冠 村山田 藤河 砲台


2015.1.18 探索1
2015.3.15 探索2



 福津市から古賀市にかけての海岸線沿いの平野部の南北縁に、6門の15cmカノン砲が配備される予定だった…っぽい。昭和20年5月末にケ号演習が始まり、比較的内陸部に砲台が移設されたものの、それから2ヶ月半後には終戦を迎え、その混乱と期間の短さから、この付近の砲台も、まともな記録が残っていないか、工事が進まず遺構らいしものも残っていないかのどちらかであるようだ。

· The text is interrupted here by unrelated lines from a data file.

==> src/logic/spi_cfg.svh <==
// Frame and divider widths shared by the SPI master; SPI_DIV_WIDTH must hold 2^(2^SPI_PRESCALE_BITS) - 1.
`ifndef SPI_CFG_SVH
`define SPI_CFG_SVH

////////////////////////////////////////////////////////////////////////////
// Frame format.
////////////////////////////////////////////////////////////////////////////

// Bits shifted out and in per frame.
`define SPI_WORD_LEN 8

////////////////////////////////////////////////////////////////////////////
// Clock prescaler.
////////////////////////////////////////////////////////////////////////////

// Width of the prescale selector. A value p gives a half period of 2^(p+1) cycles.
`define SPI_PRESCALE_BITS 3

// Divider counter width. The largest terminal count is 2^8 - 1 for p = 7.
`define SPI_DIV_WIDTH 9

`endif

==> src/logic/spi_pkg.sv <==
// Types for the SPI master; the transmit request is 14 bits only with the default widths of spi_cfg.svh.
`default_nettype none

`include "spi_cfg.svh"

package spi_pkg;

    // One data word as it travels on mosi and miso.
    typedef logic [`SPI_WORD_LEN-1:0] spi_word_t;

    // Bit 1 is the clock polarity, bit 0 the clock phase.
    // Phase 0 samples on the first edge of a bit, phase 1 on the second.
    typedef logic [1:0] spi_mode_t;

    // Half period of sck is 2^(p+1) cycles of wr.
    typedef logic [`SPI_PRESCALE_BITS-1:0] spi_prescale_t;

    // Everything the shifter needs for one frame, captured with the word.
    typedef struct packed {
        spi_word_t     word;      // Data to shift out.
        spi_mode_t     mode;      // Polarity and phase for this frame.
        logic          lsb_first; // Bit order.
        spi_prescale_t prescale;  // Clock divider selector.
    } spi_tx_req_t;

endpackage

`default_nettype wire

==> src/logic/spi_word_buffer.sv <==
// One-entry holding register; a load while full is dropped and only flagged, and q is valid only while full.
`timescale 1ns/1ps
`default_nettype none

module spi_word_buffer #(
    parameter type payload_t = logic
) (
    input  wire logic wr,
    input  wire logic rst,
    input  wire logic load,      // One-cycle strobe offering a new entry.
    input  payload_t  data,
    input  wire logic take,      // One-cycle strobe that empties the entry.
    input  wire logic err_clr,   // Clears the sticky overrun flag.
    output logic      full,
    output payload_t  q,
    output logic      overrun
);

    logic accept;

    // A load is only taken while the entry is empty.
    assign accept = load && !full;

    ////////////////////////////////////////////////////////////////////////////
    // Control flags.
    ////////////////////////////////////////////////////////////////////////////

    always_ff @(posedge wr or posedge rst) begin
        if (rst) begin
            full    <= 1'b0;
            overrun <= 1'b0;
        end else begin
            // Once full, only a take empties it. Otherwise an accepted load fills it.
            full <= full ? !take : load;

            // A lost load beats a clear on the same cycle so that no loss goes unseen.
            if (load && full) begin
                overrun <= 1'b1;
            end else if (err_clr) begin
                overrun <= 1'b0;
            end
        end
    end

    // Payload register. It only changes on an accepted load.
    always_ff @(posedge wr) begin
        if (accept) begin
            q <= data; // The stored word stays put until the next accepted load.
        end
    end

endmodule

`default_nettype wire

==> src/logic/spi_clock_gen.sv <==
// Half-period tick generator; prescale must stay stable while clk_run is high, and the count restarts from zero on every run.
`timescale 1ns/1ps
`default_nettype none

`include "spi_cfg.svh"

module spi_clock_gen (
    input  wire logic          wr,
    input  wire logic          rst,
    input  wire logic          clk_run,   // High while a frame is in progress.
    input  spi_pkg::spi_prescale_t prescale,
    output logic               half_tick  // One pulse every 2^(p+1) cycles.
);

    logic [`SPI_PRESCALE_BITS:0]  shift_amt; // One bit wider so that p = 7 gives 8.
    logic [`SPI_DIV_WIDTH-1:0]    div_last;  // Terminal count for the current prescale.
    logic [`SPI_DIV_WIDTH-1:0]    div_cnt;

    ////////////////////////////////////////////////////////////////////////////
    // Terminal count.
    ////////////////////////////////////////////////////////////////////////////

    // The half period is a power of two, so the terminal count is a run of ones.
    assign shift_amt = {1'b0, prescale} + 1'b1;
    assign div_last  = ({{(`SPI_DIV_WIDTH-1){1'b0}}, 1'b1} << shift_amt) - 1'b1;

    // The tick lasts exactly one cycle, on the last count of each half period.
    assign half_tick = clk_run && (div_cnt == div_last);

    ////////////////////////////////////////////////////////////////////////////
    // Divider counter.
    ////////////////////////////////////////////////////////////////////////////

    always_ff @(posedge wr or posedge rst) begin
        if (rst) begin
            div_cnt <= '0;
        end else if (!clk_run) begin
            div_cnt <= '0;                // Held at zero between frames.
        end else if (div_cnt == div_last) begin
            div_cnt <= '0;                // Wrap and start the next half period.
        end else begin
            div_cnt <= div_cnt + 1'b1;
        end
    end

    // With the counter at zero when the run starts, the first tick falls
    // exactly 2^(p+1) cycles after clk_run rises. So does every tick after it.

endmodule

`default_nettype wire

==> src/logic/spi_shifter.sv <==
// Frame FSM and pin driver; tx_req must hold still while tx_pending is high, and miso is taken as already synchronous to wr.
`timescale 1ns/1ps
`default_nettype none

`include "spi_cfg.svh"

module spi_shifter (
    input  wire logic                wr,
    input  wire logic                rst,
    input  wire logic                tx_pending, // Transmit buffer holds a request.
    input  spi_pkg::spi_tx_req_t     tx_req,
    output logic                     tx_take,    // Pulses on the edge a frame starts.
    output logic                     clk_run,
    output spi_pkg::spi_prescale_t   prescale,
    input  wire logic                half_tick,
    output spi_pkg::spi_word_t       rx_word,
    output logic                     rx_strobe,  // Pulses on the edge a frame ends.
    output logic                     sck,
    output logic                     mosi,
    input  wire logic                miso,
    output logic                     ss
);

    import spi_pkg::*;

    // A frame is 2 * WORD_LEN sck edges plus one closing half period.
    localparam int unsigned EDGE_W = $clog2(2 * `SPI_WORD_LEN + 1);
    localparam logic [EDGE_W-1:0] FRAME_EDGES = EDGE_W'(2 * `SPI_WORD_LEN);

    logic              busy;        // FSM state. 0 is idle, 1 is shifting.
    logic [EDGE_W-1:0] edge_cnt;    // Number of sck edges given so far.
    logic              sck_ph;      // Internal clock phase before polarity.
    logic              ss_q;
    logic              mosi_q;
    spi_mode_t         mode_q;      // Mode latched at the start of the frame.
    logic              lsb_q;       // Bit order latched at the start of the frame.
    spi_prescale_t     prescale_q;
    spi_word_t         tx_sr;       // Bits still to go out, next bit at the head.
    spi_word_t         rx_sr;       // Bits gathered from miso.

    logic start;
    logic bit_tick;
    logic frame_done;
    logic sample_edge;

    ////////////////////////////////////////////////////////////////////////////
    // Bit order helpers.
    ////////////////////////////////////////////////////////////////////////////

    // The bit that goes out next, at the top or the bottom of the word.
    function automatic logic head_bit(input spi_word_t w, input logic lsb);
        return lsb ? w[0] : w[`SPI_WORD_LEN-1];
    endfunction

    // Drops the head bit and fills with a one, so mosi idles high once empty.
    function automatic spi_word_t shift_word(input spi_word_t w, input logic lsb);
        spi_word_t r;
        if (lsb) begin
            r = {1'b1, w[`SPI_WORD_LEN-1:1]};
        end else begin
            r = {w[`SPI_WORD_LEN-2:0], 1'b1};
        end
        return r;
    endfunction

    assign start      = !busy && tx_pending;       // Idle and a word is waiting.
    assign bit_tick   = busy && half_tick;
    assign frame_done = (edge_cnt == FRAME_EDGES); // All edges given, this tick closes.

    // Edge k = edge_cnt + 1. Phase 0 samples odd k, phase 1 samples even k.
    assign sample_edge = (edge_cnt[0] == mode_q[0]);

    ////////////////////////////////////////////////////////////////////////////
    // Frame FSM.
    ////////////////////////////////////////////////////////////////////////////

    always_ff @(posedge wr or posedge rst) begin
        if (rst) begin
            busy       <= 1'b0;
            edge_cnt   <= '0;
            sck_ph     <= 1'b0;
            ss_q       <= 1'b1;  // Device deselected.
            mode_q     <= '0;    // Mode 0, so sck idles low.
            lsb_q      <= 1'b0;
            prescale_q <= '0;
            tx_take    <= 1'b0;
            rx_strobe  <= 1'b0;
        end else begin
            tx_take   <= 1'b0;   // Both strobes last a single cycle.
            rx_strobe <= 1'b0;
            if (start) begin
                // Freeze the frame settings so the user may change them freely.
                busy       <= 1'b1;
                ss_q       <= 1'b0;
                tx_take    <= 1'b1;
                sck_ph     <= 1'b0;
                mode_q     <= tx_req.mode;
                lsb_q      <= tx_req.lsb_first;
                prescale_q <= tx_req.prescale;
            end else if (bit_tick) begin
                if (frame_done) begin
                    busy      <= 1'b0;
                    edge_cnt  <= '0;
                    rx_strobe <= 1'b1;        // rx_sr is complete by now.
                    ss_q      <= !tx_pending; // A waiting word keeps the device selected.
                end else begin
                    sck_ph   <= ~sck_ph;      // Even edge count leaves sck at idle.
                    edge_cnt <= edge_cnt + 1'b1;
                end
            end
        end
    end

    ////////////////////////////////////////////////////////////////////////////
    // Shift registers.
    ////////////////////////////////////////////////////////////////////////////

    always_ff @(posedge wr) begin
        if (start) begin
            if (!tx_req.mode[0]) begin
                // Phase 0 needs the first bit valid before the first edge.
                mosi_q <= head_bit(tx_req.word, tx_req.lsb_first);
                tx_sr  <= shift_word(tx_req.word, tx_req.lsb_first);
            end else begin
                tx_sr <= tx_req.word; // Phase 1 drives its first bit on edge 1.
            end
        end else if (bit_tick && !frame_done) begin
            if (sample_edge) begin
                // The first bit in ends at the end of the word it belongs to.
                if (lsb_q) begin
                    rx_sr <= {miso, rx_sr[`SPI_WORD_LEN-1:1]};
                end else begin
                    rx_sr <= {rx_sr[`SPI_WORD_LEN-2:0], miso};
                end
            end else begin
                mosi_q <= head_bit(tx_sr, lsb_q);
                tx_sr  <= shift_word(tx_sr, lsb_q);
            end
        end
    end

    ////////////////////////////////////////////////////////////////////////////
    // Outputs.
    ////////////////////////////////////////////////////////////////////////////

    assign clk_run  = busy;
    assign prescale = prescale_q;

    // No sample edge falls between the frame end and the next start, so rx_sr is stable.
    assign rx_word = rx_sr;

    assign sck  = sck_ph ^ mode_q[1]; // Polarity 1 inverts the internal phase.
    assign mosi = ss_q ? 1'b1 : mosi_q;
    assign ss   = ss_q;

endmodule

`default_nettype wire

==> src/logic/spi_master_top.sv <==
// SPI master top level; all strobes are single cycles on wr with no back-pressure, so check tx_full and rx_ready first.
`timescale 1ns/1ps
`default_nettype none

module spi_master_top (
    input  wire logic              wr,
    input  wire logic              rst,
    input  spi_pkg::spi_mode_t     mode,
    input  wire logic              lsb_first,
    input  spi_pkg::spi_prescale_t prescale,
    input  wire logic              tx_load,
    input  spi_pkg::spi_word_t     tx_data,
    output logic                   tx_full,
    output logic                   send_err,
    input  wire logic              rx_take,
    output spi_pkg::spi_word_t     rx_data,
    output logic                   rx_ready,
    output logic                   rx_overrun,
    input  wire logic              err_clr,
    output logic                   sck,
    output logic                   mosi,
    input  wire logic              miso,
    output logic                   ss
);

    import spi_pkg::*;

    spi_tx_req_t   tx_req_in;   // Word and settings as offered by the user.
    spi_tx_req_t   tx_req_q;    // Request waiting in the transmit buffer.
    logic          tx_take;
    logic          clk_run;
    spi_prescale_t run_prescale;
    logic          half_tick;
    spi_word_t     rx_word;
    logic          rx_strobe;

    ////////////////////////////////////////////////////////////////////////////
    // Transmit side.
    ////////////////////////////////////////////////////////////////////////////

    // The settings travel with the word, so each frame uses its own mode.
    assign tx_req_in = '{word: tx_data, mode: mode, lsb_first: lsb_first, prescale: prescale};

    spi_word_buffer #(
        .payload_t (spi_tx_req_t)
    ) tx_buf_i (
        .wr      (wr),
        .rst     (rst),
        .load    (tx_load),
        .data    (tx_req_in),
        .take    (tx_take),
        .err_clr (err_clr),
        .full    (tx_full),
        .q       (tx_req_q),
        .overrun (send_err)   // A load while full is a send error.
    );

    spi_clock_gen clock_gen_i (
        .wr        (wr),
        .rst       (rst),
        .clk_run   (clk_run),
        .prescale  (run_prescale),
        .half_tick (half_tick)
    );

    spi_shifter shifter_i (
        .wr         (wr),
        .rst        (rst),
        .tx_pending (tx_full),
        .tx_req     (tx_req_q),
        .tx_take    (tx_take),
        .clk_run    (clk_run),
        .prescale   (run_prescale),
        .half_tick  (half_tick),
        .rx_word    (rx_word),
        .rx_strobe  (rx_strobe),
        .sck        (sck),
        .mosi       (mosi),
        .miso       (miso),
        .ss         (ss)
    );

    // Receive side. An unread word is kept and a new one only sets rx_overrun.
    spi_word_buffer #(
        .payload_t (spi_word_t)
    ) rx_buf_i (
        .wr      (wr),
        .rst     (rst),
        .load    (rx_strobe),
        .data    (rx_word),
        .take    (rx_take),
        .err_clr (err_clr),
        .full    (rx_ready),
        .q       (rx_data),
        .overrun (rx_overrun)
    );

endmodule

`default_nettype wire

 この辺の砲台の記録として、4つの資料があるのだが、ズレが大きい。
大きく分けると:

 (A)山田砲台(15K 2門)・東郷北西側砲台(15連K 2基)[1]
 (B)冠砲台(15K 2門)、村山田砲台(15K 2門)、藤河砲台(15K 2門)[3][4]  (名称は地図にある附近の地名から)
 (C)分宿地点として、東郷と福間[2]

(A)の東郷北西の「北西」が間違いで「南西」が正解なら、東郷南西≒冠+村山田ということになる。また(A)の「山田」が、藤河南西にある山田であれば、


 (1)冠(=東郷南西側:15連K 1基)
 (2)村山田(=東郷南西側:15連K 1基)
 (3)藤河(=山田:15K 2門)

と、こじつけることができるかもしれない。




郷土史の「久山町の大東亜戦誌」には、以下のように書かれている:
(宗2735部隊とあるが、「宗」は資料[5]より下関・壱岐・長崎の重砲兵連隊の文字符、「2735」は資料[6]より下関重砲兵連隊の番号なので、合っているのかと)

昭和20年4月(山田村)
本土決戦予想の最悪事態となり各部落に軍隊入居し陣地構築に着手した。
藤河(宗2735部隊)、大谷、伏谷

昭和20年7月(久山村)
 国民勤労報国隊の軍関係作業出勤計画

 出勤先:山田村藤河(重砲陣地構築)宗2735部隊に協力
 出勤期間:昭和20年7月20日〜8月18日
 出勤人員:毎日25人
 雨天の際は順延せず、翌日合併出勤。
 毎朝7時、下山田県道十字路集合。






下関要塞守備隊戦史資料[1]

工事進捗状況:
 山田砲台(旧蓋井島15K 2門) 洞窟掘開70%
 東郷北西側(旧沖ノ島15K 4門) 洞窟掘開10%




下関重砲兵連隊史[2]

「(沖ノ島からの火砲搬送の記事)…撤収作業の見通しがついた8月の初めに、私は一足先に島を離れて九州本土へ渡った。それは火砲を設備する場所を決めるためで、軍司令部と連絡の上、福岡県福間町附近の山中で陣地偵察をしていた。…」

「終戦になり、連隊本部では全員を下関に集結しようとしたが、混乱と輸送手段がないため、関門地区の第1大隊のみを大畑練兵場に集めて復員式を行い、一方遠賀郡岡垣村、宗像郡東郷、福間附近に分宿していた第2大隊は、9月上旬、宗像中学校の運動場で、本部より荒牧大尉を迎えて復員式を行い、連隊は解散となった。」






第351師団戦史資料[3]

資料をスケッチしたもの(冠・村山田のカノン砲マークの基点が○なのは、連装カノンだからか?)

工事進捗状況:
 冠砲台(15K 4門)7月末:0%、8月:20%
 藤川砲台 (15K 2門) 7月末:30%、8月:50%




第56軍配備要図[4]

資料をスケッチしたもの




日付 記事(特記以外、現代本邦築城史より)
昭和20年5月下旬 海岸陣地帯構築作業(ケ号演習)[1]
蓋井島内の2ヵ所の工事中止、火砲は浅川と山田へ
昭和20年8月 沖ノ島 第7中隊 2連式15加 4門 [2]
第56軍隷下の第57師団に配属され、8月上旬撤収を終了。火砲、弾薬共博多港に到着時、終戦。(佐藤中尉)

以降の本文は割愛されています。